» INSTRUCTIONS TO FOLLOW: Search term "words": copy each line of the data containing it.

[Collected data entries]
===== config.mk =====
export PLATFORM = sky130hd
export DESIGN_NAME = core_interrupt_sequencer
export DESIGN_NICKNAME = d
export VERILOG_FILES = /design/src/design/cis_pkg.sv /design/src/design/core_interrupt_sequencer.sv
export VERILOG_INCLUDE_DIRS = /design/src /design/src/design
export SDC_FILE = /design/constraint.sdc
export NUM_CORES = 1
export LEC_CHECK = 0
export BUFFER_PORTS_ARGS = -buffer_cell sky130_fd_sc_hd__buf_4
export CORE_AREA = 4 4 106 108
export DETAILED_ROUTE_END_ITERATION = 10
export DIE_AREA = 0 0 110 112
export PLACE_DENSITY = 0.87
export SYNTH_ARGS = -nofsm -noshare
export SYNTH_HDL_FRONTEND = slang
export SYNTH_SLANG_ARGS = --single-unit

===== constraint.sdc =====
create_clock -name clk -period 2.55 [get_ports clk]
set_clock_uncertainty 0.15 [all_clocks]
set_input_delay 0.1275 -clock clk [delete_from_list [all_inputs] [get_ports clk]]
set_output_delay 0.1275 -clock clk [all_outputs]
set_load 0.03 [all_outputs]

===== src/design/cis_map.svh =====
/*
  Address map, field positions, reset values, vectors and counts of the
  interrupt sequencer.
  Assumes APB byte addressing with one 32-bit word per register.
*/
`ifndef CIS_MAP_SVH
`define CIS_MAP_SVH

// register byte offsets
`define CIS_MISC_OFS      12'h020
`define CIS_PENA_OFS      12'h024
`define CIS_PINEN_OFS     12'h028
`define CIS_STAT_OFS      12'h02C

// miscellaneous register fields
`define CIS_POL_LO_POS    3
`define CIS_POL_HI_POS    6
`define CIS_MISC_RST      8'h00

// own register reset values
`define CIS_PENA_RST      4'h0
`define CIS_PINEN_RST     16'h0000
`define CIS_MASK_RST      1'b1
`define CIS_PREV_RST      4'hF

// status register fields
`define CIS_STAT_EXT_POS  0
`define CIS_STAT_PER_POS  4
`define CIS_STAT_MASK_POS 8

// vector addresses
`define CIS_VEC_RESET     16'hFFFE
`define CIS_VEC_TRAP      16'hFFFC
`define CIS_VEC_EXT0      16'hFFF6
`define CIS_VEC_EXT1      16'hFFF4
`define CIS_VEC_EXT2      16'hFFF2
`define CIS_VEC_EXT3      16'hFFF0
`define CIS_VEC_SPI       16'hFFEC
`define CIS_VEC_TIMA      16'hFFEA
`define CIS_VEC_TIMB      16'hFFE8
`define CIS_VEC_SCI       16'hFFE6

// source codes, lower code wins
`define CIS_SRC_RESET     4'h0
`define CIS_SRC_TRAP      4'h1
`define CIS_SRC_EXT0      4'h2
`define CIS_SRC_PER0      4'h6
`define CIS_SRC_NONE      4'hF

// context is five stack bytes: PCL, PCH, X, A, CC
`define CIS_CTX_LAST      3'd4

`endif


===== src/design/cis_pkg.sv =====
/*
  Types of the interrupt sequencer: states, core command and stack
  strobe carriers, and the state record.
  Assumes cis_map.svh for all numeric constants.
*/
package cis_pkg;

  typedef enum logic [2:0] {
    ST_RSTVEC,
    ST_IDLE,
    ST_PUSH,
    ST_VEC,
    ST_POP,
    ST_WAIT,
    ST_HALT
  } seqState_t;

  // what the core reports about the instruction now finishing
  typedef struct packed {
    logic boundary;
    logic trap;
    logic return_from_handler_instr;
    logic wait_for_irq_instr;
    logic halt;
    logic maskSet;
    logic maskClr;
  } coreCmd_t;

  typedef struct packed {
    logic       write;
    logic       read;
    logic [2:0] sel;
  } stackCtl_t;

  typedef struct packed {
    seqState_t   state;
    logic [2:0]  cnt;
    logic [3:0]  src;
    logic        mask;
    logic [3:0]  extPend;
    logic [3:0]  extPrev;
    logic [3:0]  perLatch;
    logic [7:0]  misc;
    logic [3:0]  perEna;
    logic [15:0] pinEna;
    logic        pready;
    logic        pslverr;
    logic [31:0] prdata;
    stackCtl_t   stack;
    logic        vecLoad;
    logic [15:0] vecAddr;
    logic        busy;
    logic        waitMode;
    logic        haltMode;
  } seqRegs_t;

endpackage


===== src/design/core_interrupt_sequencer.sv =====
/*
  Interrupt sequencer of an 8-bit core: external group detectors,
  peripheral request latches, fixed priority, context push, vector load,
  return, and wake-up from wait and halt. APB slave for its registers.
  Assumes pins and core strobes synchronous to clk, one-cycle core
  command strobes, and a core that stalls while coreBusy is high.
*/
// Local design decisions: the address map and register access over APB.
`timescale 1ns/1ps
`include "cis_map.svh"

// Summary of operation
// RL1 - entry starts only at an instruction boundary; entry from wait or halt starts without one
// RL2 - entry pushes PC, X, A and CC
// RL3 - entry sets the global mask bit
// RL4 - then loads the selected source's vector
// RL5 - return pops context and clears the mask
// RL6 - maskable requests wait while mask set
// RL7 - fixed priority: reset, trap, groups, peripherals
// RL8 - trap enters regardless of the mask
// RL9 - reset and trap use the two top vectors
// RL10 - group vectors descend from group 0
// RL11 - any request wakes the core from wait
// RL12 - only groups and reset leave halt
// RL13 - group request cleared on handler entry
// RL14 - enabled pins of a group are ANDed
// RL15 - any low enabled pin masks the group
// RL16 - sensitivity comes from the polarity bits
// RL17 - 00 fall+low, 10 fall, 01 rise, 11 both
// RL18 - changing a pair clears its group requests
// RL19 - peripheral request needs mask clear and enable
// RL20 - software runs the peripheral clear sequence
// RL21 - clear sequence discards the latched request
// RL22 - one vector chosen per entry at boundary
module core_interrupt_sequencer
  import cis_pkg::*;
(
  // clock and reset
  input  wire logic        clk,
  input  wire logic        reset_n,
  // apb slave
  input  wire logic        psel,
  input  wire logic        penable,
  input  wire logic        pwrite,
  input  wire logic [11:0] paddr,
  input  wire logic [31:0] pwdata,
  output logic      [31:0] prdata,
  output logic             pready,
  output logic             pslverr,
  // core sequencer
  input  wire coreCmd_t    coreCmd,
  output stackCtl_t        stackCtl,
  output logic             vecLoad,
  output logic      [15:0] vecAddr,
  output logic             maskBit,
  output logic             coreBusy,
  output logic             waitMode,
  output logic             haltMode,
  // request sources
  input  wire logic [15:0] extPin,
  input  wire logic [3:0]  perFlag,
  input  wire logic [3:0]  perClear
);

  seqRegs_t    q;
  seqRegs_t    d;
  logic [3:0]  extLvl;
  logic [3:0]  extEvt;
  logic [3:0]  extReq;
  logic [3:0]  perReq;
  logic [3:0]  polClr;
  logic [3:0]  entryClr;
  logic [3:0]  pick;
  logic [3:0]  wakePick;
  logic [31:0] rdMux;
  logic        rdHit;
  logic        apbAccess;
  logic        apbWrite;

  // event of one group from its combined level
  function automatic logic groupEvent(input logic [1:0] pol,
                                      input logic prev, input logic cur);
    logic rise;
    logic fall;
    rise = ~prev & cur;
    fall = prev & ~cur;
    case (pol)
      2'b00:   groupEvent = fall | ~cur;
      2'b10:   groupEvent = fall;
      2'b01:   groupEvent = rise;
      2'b11:   groupEvent = rise | fall;
      default: groupEvent = 1'b0;
    endcase
  endfunction

  // fixed priority over trap, groups 0..3, then peripherals 0..3
  function automatic logic [3:0] pickSrc(input logic trap,
                                         input logic [3:0] ext,
                                         input logic [3:0] per);
    pickSrc = `CIS_SRC_NONE;
    for (int i = 3; i >= 0; i--) begin
      if (per[i]) begin
        pickSrc = `CIS_SRC_PER0 + 4'(i);
      end
    end
    for (int i = 3; i >= 0; i--) begin
      if (ext[i]) begin
        pickSrc = `CIS_SRC_EXT0 + 4'(i);
      end
    end
    if (trap) begin
      pickSrc = `CIS_SRC_TRAP;
    end
  endfunction

  function automatic logic [15:0] vecOf(input logic [3:0] src);
    case (src)
      4'h0:    vecOf = `CIS_VEC_RESET;
      4'h1:    vecOf = `CIS_VEC_TRAP;
      4'h2:    vecOf = `CIS_VEC_EXT0;
      4'h3:    vecOf = `CIS_VEC_EXT1;
      4'h4:    vecOf = `CIS_VEC_EXT2;
      4'h5:    vecOf = `CIS_VEC_EXT3;
      4'h6:    vecOf = `CIS_VEC_SPI;
      4'h7:    vecOf = `CIS_VEC_TIMA;
      4'h8:    vecOf = `CIS_VEC_TIMB;
      4'h9:    vecOf = `CIS_VEC_SCI;
      default: vecOf = `CIS_VEC_RESET;
    endcase
  endfunction

  // pin groups: AND of enabled pins, then edge or level detector
  for (genvar g = 0; g < 4; g++) begin : gExt
    logic [3:0] pins;
    logic [3:0] ena;
    logic [1:0] pol;
    assign pins = extPin[4*g +: 4];
    assign ena  = q.pinEna[4*g +: 4];
    assign pol  = (g < 2) ? q.misc[`CIS_POL_LO_POS +: 2]
                          : q.misc[`CIS_POL_HI_POS +: 2];
    assign extLvl[g] = &(pins | ~ena); // see RL14 see RL15
    assign extEvt[g] = groupEvent(pol, q.extPrev[g], extLvl[g]); // see RL16 see RL17
  end

  assign extReq    = q.extPend & ~{4{q.mask}}; // see RL6
  assign perReq    = q.perLatch & q.perEna & ~{4{q.mask}}; // see RL19
  assign pick      = pickSrc(coreCmd.trap, extReq, perReq); // see RL7 see RL22
  assign wakePick  = pickSrc(1'b0, q.extPend, q.perLatch & q.perEna);
  assign apbAccess = psel & penable & ~q.pready;
  assign apbWrite  = psel & penable & q.pready & pwrite;

  always_comb begin
    rdHit = 1'b1;
    case (paddr)
      `CIS_MISC_OFS:  rdMux = {24'h00_0000, q.misc};
      `CIS_PENA_OFS:  rdMux = {28'h000_0000, q.perEna};
      `CIS_PINEN_OFS: rdMux = {16'h0000, q.pinEna};
      `CIS_STAT_OFS:  rdMux = {23'h00_0000, q.mask, q.perLatch, q.extPend};
      default: begin
        rdMux = 32'h0000_0000;
        rdHit = 1'b0;
      end
    endcase
  end

  always_comb begin
    d              = q;
    d.stack.write  = 1'b0;
    d.stack.read   = 1'b0;
    d.vecLoad      = 1'b0;
    d.pready       = 1'b0;
    d.pslverr      = 1'b0;
    polClr         = 4'h0;
    entryClr       = 4'h0;

    // one wait state, then answer
    if (apbAccess) begin
      d.pready  = 1'b1;
      d.pslverr = ~rdHit;
      d.prdata  = rdMux;
    end
    if (apbWrite) begin
      case (paddr)
        `CIS_MISC_OFS: begin
          d.misc = pwdata[7:0];
          if (pwdata[`CIS_POL_LO_POS +: 2] != q.misc[`CIS_POL_LO_POS +: 2])
          begin
            polClr[1:0] = 2'b11; // see RL18
          end
          if (pwdata[`CIS_POL_HI_POS +: 2] != q.misc[`CIS_POL_HI_POS +: 2])
          begin
            polClr[3:2] = 2'b11; // see RL18
          end
        end
        `CIS_PENA_OFS:  d.perEna = pwdata[3:0];
        `CIS_PINEN_OFS: d.pinEna = pwdata[15:0];
        default: ;
      endcase
    end

    // software mask instructions
    if (coreCmd.maskSet) begin
      d.mask = 1'b1;
    end
    if (coreCmd.maskClr) begin
      d.mask = 1'b0;
    end

    case (q.state)
      ST_RSTVEC: begin
        d.vecLoad = 1'b1;
        d.vecAddr = vecOf(`CIS_SRC_RESET); // see RL9
        d.mask    = 1'b1;
        d.state   = ST_IDLE;
      end
      ST_IDLE: begin
        if (coreCmd.boundary) begin // see RL1
          if (coreCmd.trap) begin
            d.src   = `CIS_SRC_TRAP; // see RL8
            d.cnt   = 3'd0;
            d.state = ST_PUSH;
          end else if (coreCmd.return_from_handler_instr) begin
            d.cnt   = 3'd0;
            d.state = ST_POP;
          end else if (coreCmd.wait_for_irq_instr) begin
            d.mask  = 1'b0;
            d.state = ST_WAIT;
          end else if (coreCmd.halt) begin
            d.mask  = 1'b0;
            d.state = ST_HALT;
          end else if (pick != `CIS_SRC_NONE) begin
            d.src   = pick; // see RL22
            d.cnt   = 3'd0;
            d.state = ST_PUSH;
          end
        end
      end
      ST_PUSH: begin
        d.stack.write = 1'b1; // see RL2
        d.stack.sel   = q.cnt;
        if (q.cnt == `CIS_CTX_LAST) begin
          d.state = ST_VEC;
        end else begin
          d.cnt = q.cnt + 3'd1;
        end
      end
      ST_VEC: begin
        d.vecLoad = 1'b1;
        d.vecAddr = vecOf(q.src); // see RL4 see RL10
        d.mask    = 1'b1; // see RL3
        for (int i = 0; i < 4; i++) begin
          if (q.src == `CIS_SRC_EXT0 + 4'(i)) begin
            entryClr[i] = 1'b1; // see RL13
          end
        end
        d.state = ST_IDLE;
      end
      ST_POP: begin
        d.stack.read = 1'b1; // see RL5
        d.stack.sel  = `CIS_CTX_LAST - q.cnt;
        if (q.cnt == `CIS_CTX_LAST) begin
          d.mask  = 1'b0;
          d.state = ST_IDLE;
        end else begin
          d.cnt = q.cnt + 3'd1;
        end
      end
      ST_WAIT: begin
        if (wakePick != `CIS_SRC_NONE) begin
          d.src   = wakePick; // see RL11
          d.cnt   = 3'd0;
          d.state = ST_PUSH;
        end
      end
      ST_HALT: begin
        if (|q.extPend) begin
          d.src   = pickSrc(1'b0, q.extPend, 4'h0); // see RL12
          d.cnt   = 3'd0;
          d.state = ST_PUSH;
        end
      end
      default: d.state = ST_IDLE;
    endcase

    // set wins over every clear
    d.extPrev  = extLvl;
    d.extPend  = (q.extPend & ~polClr & ~entryClr) | extEvt;
    d.perLatch = (q.perLatch & ~perClear) | perFlag; // see RL21
    d.busy     = d.state != ST_IDLE;
    d.waitMode = d.state == ST_WAIT;
    d.haltMode = d.state == ST_HALT;
  end

  always_ff @(posedge clk) begin
    if (!reset_n) begin
      q          <= '0;
      q.state    <= ST_RSTVEC;
      q.mask     <= `CIS_MASK_RST;
      q.extPrev  <= `CIS_PREV_RST;
      q.misc     <= `CIS_MISC_RST;
      q.perEna   <= `CIS_PENA_RST;
      q.pinEna   <= `CIS_PINEN_RST;
      q.busy     <= 1'b1;
    end else begin
      q <= d;
    end
  end

  assign prdata   = q.prdata;
  assign pready   = q.pready;
  assign pslverr  = q.pslverr;
  assign stackCtl = q.stack;
  assign vecLoad  = q.vecLoad;
  assign vecAddr  = q.vecAddr;
  assign maskBit  = q.mask;
  assign coreBusy = q.busy;
  assign waitMode = q.waitMode;
  assign haltMode = q.haltMode;

  // checks
  logic idleBnd;
  logic plainBnd;
  assign idleBnd  = q.state == ST_IDLE && coreCmd.boundary;
  assign plainBnd = idleBnd && !coreCmd.trap && !coreCmd.return_from_handler_instr &&
                    !coreCmd.wait_for_irq_instr && !coreCmd.halt;
endmodule


Word-level counts from Yosys, hierarchy flattened. Memory sizes are Yosys's and may differ from the RTL's. A register that Yosys moved wholly into a read port is not among the register bits. Index checks and enable logic that the tools add are counted.

Bits in registers: 110. ROM bits: 64. Output and inout port bits: 60. Logic and storage cells: 207. Memories: 1.

Memories: (no name shown) (words 16, width 4, rd ports 1, clocked after Yosys merged registers in 1, write ports 0, RTL line core_interrupt_sequencer.sv:117) `case (src)`.

Add/sub/neg operators: 2. Eq/ne operators: 39. Muxes and demuxes: 73. Bitwise gates (word level): 50. Reduce and logical (&&, ||, !) cells: 21.

Operator list (count): 2-to-1 mux 10 bit (10); 2-to-1 mux 4 bit (24); case mux 16 bit (4 select lines) (1); equality test 12 x 6 -> 1 bit (second input constant) (4); 2-to-1 mux 34 bit (1); case mux 17 bit (2 select lines) (1); inverter 4 bit (8); AND 4 bit (6); bitwise OR 4 bit (6); 2-to-1 mux 3 bit (7); inequality test 4 bit (second input constant) (5); equality test 3 bit (second input constant) (6); case mux 1 bit (4 select lines) (4); AND reduction 4 bit (4); AND reduction 8 bit (2); case mux 3 bit (5 select lines) (1); 2-to-1 mux 7 bit (2); 2-to-1 mux 1 bit (13); AND 1 bit (12); inequality test 3 bit (second input constant) (4); case mux 3 bit (4 select lines) (1); case mux 4 bit (3 select lines) (1); 2-to-1 mux 11 bit (1); inverter 1 bit (10); other kinds (25) (51).

Longest topological paths before layout. Gate-level depths: netlist of run 1.

Depth after elaboration: 27. Gate-level depth with buffers: 12. Gate-level depth less buffers: 11.

Least setup slack after synthesis of run 1. OpenSTA, ideal clock, no wires.

Path kind: reg-to-reg. Start point: register q, in the netlist maskBit. End point: register with a tool-made name. Library setup time: 0.082 ns. Data arrival time: 2.197 ns. Data required time: 2.318 ns. Slack: 0.121 ns. Cell stages (with the launch flop): 10. Period minus slack after synthesis: 2.429 ns. Cells stage by stage: dfxtp_1 > nor4b_1 > and3_1 > nor2_1 > o41ai_1 > mux2i_1 > nand2b_1 > ha_1 > nor2b_1 > o221ai_1.

RTL lines: start, declared (RTL line core_interrupt_sequencer.sv:65) `seqRegs_t q;`.

==> results of run 1 <==
[layout by cell type (no fill, tap or decap), drive strengths merged, types with 3 or more instances in the layout]
cell	instances
conb	17
inv	44
nor2b	8
buf	134
a211oi	3
a21oi	28
ha	14
nor4b	3
o221ai	3
o22ai	10
dlygate4sd3	25
and2	3
and3	8
nand3	4
o21a	3
a22oi	17
nor3b	3
or3	3
a31oi	6
xor2	4
mux4	4
o211ai	4
nor3	12
o21ai	27
nand3b	7
nand2b	7
a221oi	3
nor4	6
nor2	70
clkbuf	10
nand4	3
mux2i	36
and2b	3
nand2	20
dfxtp	87
[kinds of logic (layout without fill, tap and decap cells)]
family	Yosys count	in the layout	synth area share, %
adder cells (fa/ha/maj)	15	15	3.87
flip-flops	87	87	36.4
XOR/XNOR	4	4	0.733
other	1	17	0.0785
AO/OA/AOI/OAI	120	120	16.3
AND/OR/NAND/NOR	165	165	18.4
multiplexers	42	42	9.97
buffers and inverters	117	218	14.2
[flip-flops by register name, summed over array words and instances, names as in the netlist, 4 cells and up, named ones only]
name and cells:
q 30, vecAddr 5, prdata 16, gExt.pol 4, gExt.ena 16, stackCtl 5
[final cells by class]
cell class | instances | area, sq um
fillers | 809 | 4200
well taps | 136 | 170
clock inverters | 6 | 70.1
repair buffers | 159 | 1260
inverters | 43 | 161
multi-input cells | 363 | 2500
clock buffers | 10 | 128
flip-flops and latches | 87 | 1750
[through the flow]
step | hold WS [ns] | total power [mW] | cell area [sq um]
final | 0.0403 | 2.96 | 6030
after floorplan | 0.0949 | 1.82 | 4840
after detailed placement | 0.190 | 1.96 | 5500
after global placement | 0.187 | 1.95 | 5500
after CTS | 0.0328 | 2.96 | 5970
after global routing | 0.0381 | 3.08 | 6030
[power by group]
| group | internal [mW] | total, mW | switching (mW) |
|---|---|---|---|
| Sequential | 1.39 | 1.42 | 0.0320 |
| Clock | 0.460 | 0.977 | 0.516 |
| Combinational | 0.243 | 0.561 | 0.318 |
[critical path: cells and delay by family, from the launching register on]
family	cells	cell delay (ns)
fa+ha+maj	1	0.23
mux	1	0.17
buf+inv	1	0.08
flops	1	0.42
simple gates	5	1.10
compound gates	2	0.17
[per-layer routing]
layer / GRT usage [%] / share of wire [%]
met2: 35.9 / 52
met5: 0 / 0
met1: 24.0 / 39
met4: 8.56 / 3.4
met3: 3.36 / 6.1
[what timing repair did]
| item | 4_1_cts | 5_1_grt |
|---|---|---|
| hold buffers | 25 | 0 |
| hold endpoints to repair | 38 | 0 |
| setup buffers | 1 | 0 |
| setup endpoints to repair | 2 | 3 |
| gates resized for setup | 3 | 18 |
| pin swaps | 0 | 1 |
[how the worst min path moves through the flow]
stage,slack [ns],endpoint,startpoint,cells past startpoint
final,0.04,q[92]$_SDFF_PN1_,extPin[6],3
after global routing,0.04,q[93]$_SDFF_PN1_,extPin[11],3
after CTS,0.03,q[92]$_SDFF_PN1_,extPin[6],3
after detailed placement,0.19,q[88]$_SDFF_PN0_,perFlag[1],3
after global placement,0.19,q[88]$_SDFF_PN0_,perFlag[1],3
after floorplan,0.09,q[87]$_SDFF_PN0_,perFlag[0],2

» EXPECTED ANSWER:
Memories: (no name shown) (words 16, width 4, rd ports 1, clocked after Yosys merged registers in 1, write ports 0, RTL line core_interrupt_sequencer.sv:117) `case (src)`.
[flip-flops by register name, summed over array words and instances, names as in the netlist, 4 cells and up, named ones only]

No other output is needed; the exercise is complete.